# Books on Training Assistance Dogs



## ILGHAUS (Nov 25, 2002)

For those who OT their own dog or are doing additional training now did you make use of any particular book to help you?

If you read many books did you find a certain author who seemed more helpful?

What part did you find did you the most good? Parts on obedience, task training, or the laws?

How about books that were more generalized and not particular for a SD but seemed to be of greater help?

I thought it would be nice to share as some of us are often asked to recommend a book to help first time OTs or even those that have a hand in training several of their dogs.


----------



## GSD mum (Feb 22, 2003)

I prefer in-person as they can catch more that I might be doing wrong. I prefer to have more then one trainer too (separate), as I like to take something from each, pick and choose what works for my dogs and myself. There isn't one trainer I ever completely agree with, which is good really as keeping your mind in an 'always learning' frame I feel is a good thing. 

That aside when I first started out in the SD world 15 years ago (omg, still takes my breath as often can't believe my first girl is 12) I looked into the Teamwork books. And later the Turid Rugaas books. I found most help just talking to other teams with experience. 

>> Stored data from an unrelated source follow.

<file path="config.mk">
export PLATFORM = sky130hd
export DESIGN_NAME = rv32i_pipe_ctrl
export DESIGN_NICKNAME = d
export VERILOG_FILES = /design/src/rtl/rv32i_pkg.sv /design/src/rtl/rv32i_pipe_ctrl_hazard.sv /design/src/rtl/rv32i_pipe_ctrl.sv
export SDC_FILE = /design/constraint.sdc
export NUM_CORES = 1
export LEC_CHECK = 0
export ABC_CLOCK_PERIOD_IN_PS = 3800
export BUFFER_PORTS_ARGS = -buffer_cell sky130_fd_sc_hd__buf_2
export CORE_ASPECT_RATIO = 1.25
export CORE_MARGIN = 2
export CORE_UTILIZATION = 50
export CTS_CLUSTER_DIAMETER = 60
export DETAILED_ROUTE_END_ITERATION = 10
export GPL_TIMING_DRIVEN = 0
export PLACE_DENSITY = 0.83
export SYNTH_ARGS = -nofsm -noshare
export SYNTH_HDL_FRONTEND = slang
export SYNTH_HIERARCHICAL = 1
export SYNTH_SLANG_ARGS = --single-unit
</file>
<file path="constraint.sdc">
create_clock -name clk -period 3.8 [get_ports clk]
set_input_delay 0 -clock clk [delete_from_list [all_inputs] [get_ports clk]]
set_output_delay 0 -clock clk [all_outputs]
set_load 0.05 [all_outputs]
</file>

With my fourth SD (whose still with his litter) I've been invited to hook up with a nearby program for even more intensive training and backing.


----------



## SFGSSD (Dec 28, 2012)

Training a working dog of any kind on your own for the first time is not recommended without professional help. This is especially true when the dog is going to be exposed to the general public and may unknowingly be a liability as well as a safety risk for people that may come into contact with you and/or your dog. No book is going to substitute professional working dog training experience. But they help.
If you are looking to train your own Service Dog I encourage you to seek professional working/service dog trainers help. 

If you are looking for a book to "Help", I would recommend this book by IACP Professional colleague Tammie Rogers. Tammie is one of the best trainers I know.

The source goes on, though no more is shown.